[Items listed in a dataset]

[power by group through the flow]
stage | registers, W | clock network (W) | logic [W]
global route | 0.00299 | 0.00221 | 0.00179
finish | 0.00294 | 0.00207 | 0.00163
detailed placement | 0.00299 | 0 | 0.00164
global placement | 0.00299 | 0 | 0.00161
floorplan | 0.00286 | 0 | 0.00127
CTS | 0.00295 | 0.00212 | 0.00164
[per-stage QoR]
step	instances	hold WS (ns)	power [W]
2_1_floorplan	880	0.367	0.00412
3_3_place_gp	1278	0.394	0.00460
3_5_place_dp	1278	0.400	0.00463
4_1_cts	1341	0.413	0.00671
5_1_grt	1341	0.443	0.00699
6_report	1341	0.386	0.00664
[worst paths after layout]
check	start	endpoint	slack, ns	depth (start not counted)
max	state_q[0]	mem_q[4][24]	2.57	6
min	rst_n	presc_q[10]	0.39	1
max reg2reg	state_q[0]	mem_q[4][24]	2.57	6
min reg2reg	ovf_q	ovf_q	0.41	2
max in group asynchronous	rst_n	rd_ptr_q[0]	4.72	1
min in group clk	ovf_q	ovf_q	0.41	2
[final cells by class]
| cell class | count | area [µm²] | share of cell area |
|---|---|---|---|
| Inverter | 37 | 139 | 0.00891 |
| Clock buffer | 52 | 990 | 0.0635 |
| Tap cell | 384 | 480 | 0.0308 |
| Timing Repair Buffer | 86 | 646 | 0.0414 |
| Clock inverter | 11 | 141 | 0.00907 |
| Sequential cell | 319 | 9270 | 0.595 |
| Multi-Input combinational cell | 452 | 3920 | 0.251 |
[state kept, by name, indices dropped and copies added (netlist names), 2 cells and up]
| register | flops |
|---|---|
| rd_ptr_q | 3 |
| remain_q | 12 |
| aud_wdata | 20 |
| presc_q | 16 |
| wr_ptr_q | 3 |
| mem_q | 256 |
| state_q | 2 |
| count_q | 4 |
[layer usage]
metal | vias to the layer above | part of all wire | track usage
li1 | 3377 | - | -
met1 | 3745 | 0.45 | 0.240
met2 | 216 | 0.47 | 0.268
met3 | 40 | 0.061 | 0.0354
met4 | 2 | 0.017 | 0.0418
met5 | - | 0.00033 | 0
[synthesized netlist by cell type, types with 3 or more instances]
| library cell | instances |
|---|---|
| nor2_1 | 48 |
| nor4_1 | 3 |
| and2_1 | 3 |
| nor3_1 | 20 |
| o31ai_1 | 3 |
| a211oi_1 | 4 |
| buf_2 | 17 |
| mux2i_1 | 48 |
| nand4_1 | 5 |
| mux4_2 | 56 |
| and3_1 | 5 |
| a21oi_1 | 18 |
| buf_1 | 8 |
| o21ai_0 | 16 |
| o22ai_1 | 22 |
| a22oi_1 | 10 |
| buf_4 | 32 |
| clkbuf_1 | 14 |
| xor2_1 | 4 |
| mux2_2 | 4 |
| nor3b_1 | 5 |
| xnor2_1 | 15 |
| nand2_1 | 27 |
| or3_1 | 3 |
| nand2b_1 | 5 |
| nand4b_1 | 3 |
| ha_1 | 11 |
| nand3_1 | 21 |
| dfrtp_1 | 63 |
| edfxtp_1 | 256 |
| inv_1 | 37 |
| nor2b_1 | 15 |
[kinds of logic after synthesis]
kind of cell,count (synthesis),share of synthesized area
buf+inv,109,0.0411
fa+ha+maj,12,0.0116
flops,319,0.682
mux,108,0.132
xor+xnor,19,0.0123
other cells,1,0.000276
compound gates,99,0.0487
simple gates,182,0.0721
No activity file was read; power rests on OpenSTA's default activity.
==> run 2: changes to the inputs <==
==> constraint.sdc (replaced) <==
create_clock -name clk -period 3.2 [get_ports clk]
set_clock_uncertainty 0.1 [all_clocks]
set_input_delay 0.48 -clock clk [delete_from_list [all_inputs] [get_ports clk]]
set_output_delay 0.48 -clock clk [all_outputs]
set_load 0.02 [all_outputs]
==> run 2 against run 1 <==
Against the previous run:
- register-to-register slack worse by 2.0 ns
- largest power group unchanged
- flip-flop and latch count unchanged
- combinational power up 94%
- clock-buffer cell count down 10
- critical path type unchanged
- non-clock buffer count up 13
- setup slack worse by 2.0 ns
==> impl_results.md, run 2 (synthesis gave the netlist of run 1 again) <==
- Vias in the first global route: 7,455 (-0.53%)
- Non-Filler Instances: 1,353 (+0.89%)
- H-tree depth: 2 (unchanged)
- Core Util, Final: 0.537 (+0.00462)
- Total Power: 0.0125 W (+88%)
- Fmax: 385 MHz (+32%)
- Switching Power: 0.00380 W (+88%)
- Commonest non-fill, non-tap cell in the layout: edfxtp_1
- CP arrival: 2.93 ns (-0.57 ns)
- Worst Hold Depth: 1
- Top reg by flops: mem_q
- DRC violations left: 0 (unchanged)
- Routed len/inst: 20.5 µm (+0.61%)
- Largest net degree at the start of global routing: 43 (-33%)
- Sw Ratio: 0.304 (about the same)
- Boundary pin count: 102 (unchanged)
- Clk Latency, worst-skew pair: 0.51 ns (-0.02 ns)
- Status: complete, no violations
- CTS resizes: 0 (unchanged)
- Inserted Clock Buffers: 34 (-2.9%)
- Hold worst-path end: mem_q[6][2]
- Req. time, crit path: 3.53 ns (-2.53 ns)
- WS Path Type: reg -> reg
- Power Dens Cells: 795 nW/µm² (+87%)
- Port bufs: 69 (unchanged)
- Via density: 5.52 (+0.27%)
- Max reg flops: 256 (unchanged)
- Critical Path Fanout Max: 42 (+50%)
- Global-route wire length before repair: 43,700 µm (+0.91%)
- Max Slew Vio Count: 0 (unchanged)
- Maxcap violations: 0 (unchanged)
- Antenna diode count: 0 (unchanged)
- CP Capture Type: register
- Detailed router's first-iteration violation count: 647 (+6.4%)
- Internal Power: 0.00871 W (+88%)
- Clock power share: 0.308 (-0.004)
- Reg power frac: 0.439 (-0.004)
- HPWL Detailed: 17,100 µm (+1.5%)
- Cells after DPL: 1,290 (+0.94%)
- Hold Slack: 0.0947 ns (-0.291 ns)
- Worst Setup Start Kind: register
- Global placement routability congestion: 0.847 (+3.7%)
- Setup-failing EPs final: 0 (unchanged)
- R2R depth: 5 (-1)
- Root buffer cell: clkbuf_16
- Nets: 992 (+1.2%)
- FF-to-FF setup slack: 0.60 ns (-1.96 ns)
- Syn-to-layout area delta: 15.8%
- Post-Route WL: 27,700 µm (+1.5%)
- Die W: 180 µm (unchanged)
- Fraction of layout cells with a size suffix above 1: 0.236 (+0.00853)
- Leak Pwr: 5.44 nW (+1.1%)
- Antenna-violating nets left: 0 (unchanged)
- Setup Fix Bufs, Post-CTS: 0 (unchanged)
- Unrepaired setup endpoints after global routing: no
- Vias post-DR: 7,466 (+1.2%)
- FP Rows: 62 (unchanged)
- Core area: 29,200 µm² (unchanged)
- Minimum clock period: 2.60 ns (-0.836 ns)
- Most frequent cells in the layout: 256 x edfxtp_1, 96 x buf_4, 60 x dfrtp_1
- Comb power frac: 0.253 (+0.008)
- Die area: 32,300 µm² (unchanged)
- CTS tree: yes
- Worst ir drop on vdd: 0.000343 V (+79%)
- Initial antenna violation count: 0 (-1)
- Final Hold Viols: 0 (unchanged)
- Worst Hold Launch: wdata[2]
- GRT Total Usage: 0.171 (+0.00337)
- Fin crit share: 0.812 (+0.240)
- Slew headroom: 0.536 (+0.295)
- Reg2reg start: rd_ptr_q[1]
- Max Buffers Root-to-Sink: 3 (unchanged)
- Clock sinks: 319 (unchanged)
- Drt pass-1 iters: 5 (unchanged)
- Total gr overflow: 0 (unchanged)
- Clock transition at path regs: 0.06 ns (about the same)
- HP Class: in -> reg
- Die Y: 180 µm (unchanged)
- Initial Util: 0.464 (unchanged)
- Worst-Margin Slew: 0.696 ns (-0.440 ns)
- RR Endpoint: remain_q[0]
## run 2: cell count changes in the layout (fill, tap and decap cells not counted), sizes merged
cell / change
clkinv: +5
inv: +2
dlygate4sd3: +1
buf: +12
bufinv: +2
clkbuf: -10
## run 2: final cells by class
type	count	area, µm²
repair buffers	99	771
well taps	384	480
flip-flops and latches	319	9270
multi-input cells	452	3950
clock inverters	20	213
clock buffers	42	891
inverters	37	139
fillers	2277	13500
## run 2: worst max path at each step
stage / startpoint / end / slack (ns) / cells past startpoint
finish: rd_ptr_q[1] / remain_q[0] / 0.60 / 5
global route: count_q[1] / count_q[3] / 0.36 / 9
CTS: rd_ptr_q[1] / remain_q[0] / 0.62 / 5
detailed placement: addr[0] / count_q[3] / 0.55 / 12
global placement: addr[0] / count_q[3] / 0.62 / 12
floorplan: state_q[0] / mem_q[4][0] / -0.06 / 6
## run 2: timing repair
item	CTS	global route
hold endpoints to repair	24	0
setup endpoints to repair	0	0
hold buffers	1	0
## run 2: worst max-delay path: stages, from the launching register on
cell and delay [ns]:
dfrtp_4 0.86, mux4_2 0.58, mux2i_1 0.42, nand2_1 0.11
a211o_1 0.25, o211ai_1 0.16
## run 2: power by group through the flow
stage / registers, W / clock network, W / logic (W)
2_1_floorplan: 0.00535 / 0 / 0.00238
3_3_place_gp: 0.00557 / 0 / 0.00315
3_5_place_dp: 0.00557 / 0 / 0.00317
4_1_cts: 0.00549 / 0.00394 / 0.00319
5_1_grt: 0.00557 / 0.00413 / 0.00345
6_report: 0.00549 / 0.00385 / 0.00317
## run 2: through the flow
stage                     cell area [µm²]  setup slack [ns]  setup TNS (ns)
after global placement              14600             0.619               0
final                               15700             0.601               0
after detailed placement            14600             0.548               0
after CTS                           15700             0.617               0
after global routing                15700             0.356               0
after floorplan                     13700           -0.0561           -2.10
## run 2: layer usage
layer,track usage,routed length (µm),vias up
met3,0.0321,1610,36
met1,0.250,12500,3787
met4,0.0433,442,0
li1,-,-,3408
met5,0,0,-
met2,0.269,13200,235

■ **PROBLEM TO WORK ON**
Output each line exactly, from the first line of the data down to the line that contains "480 | 0.0308 |", both included.

■ **RESULT OF THE TASK**
[power by group through the flow]
stage | registers, W | clock network (W) | logic [W]
global route | 0.00299 | 0.00221 | 0.00179
finish | 0.00294 | 0.00207 | 0.00163
detailed placement | 0.00299 | 0 | 0.00164
global placement | 0.00299 | 0 | 0.00161
floorplan | 0.00286 | 0 | 0.00127
CTS | 0.00295 | 0.00212 | 0.00164
[per-stage QoR]
step	instances	hold WS (ns)	power [W]
2_1_floorplan	880	0.367	0.00412
3_3_place_gp	1278	0.394	0.00460
3_5_place_dp	1278	0.400	0.00463
4_1_cts	1341	0.413	0.00671
5_1_grt	1341	0.443	0.00699
6_report	1341	0.386	0.00664
[worst paths after layout]
check	start	endpoint	slack, ns	depth (start not counted)
max	state_q[0]	mem_q[4][24]	2.57	6
min	rst_n	presc_q[10]	0.39	1
max reg2reg	state_q[0]	mem_q[4][24]	2.57	6
min reg2reg	ovf_q	ovf_q	0.41	2
max in group asynchronous	rst_n	rd_ptr_q[0]	4.72	1
min in group clk	ovf_q	ovf_q	0.41	2
[final cells by class]
| cell class | count | area [µm²] | share of cell area |
|---|---|---|---|
| Inverter | 37 | 139 | 0.00891 |
| Clock buffer | 52 | 990 | 0.0635 |
| Tap cell | 384 | 480 | 0.0308 |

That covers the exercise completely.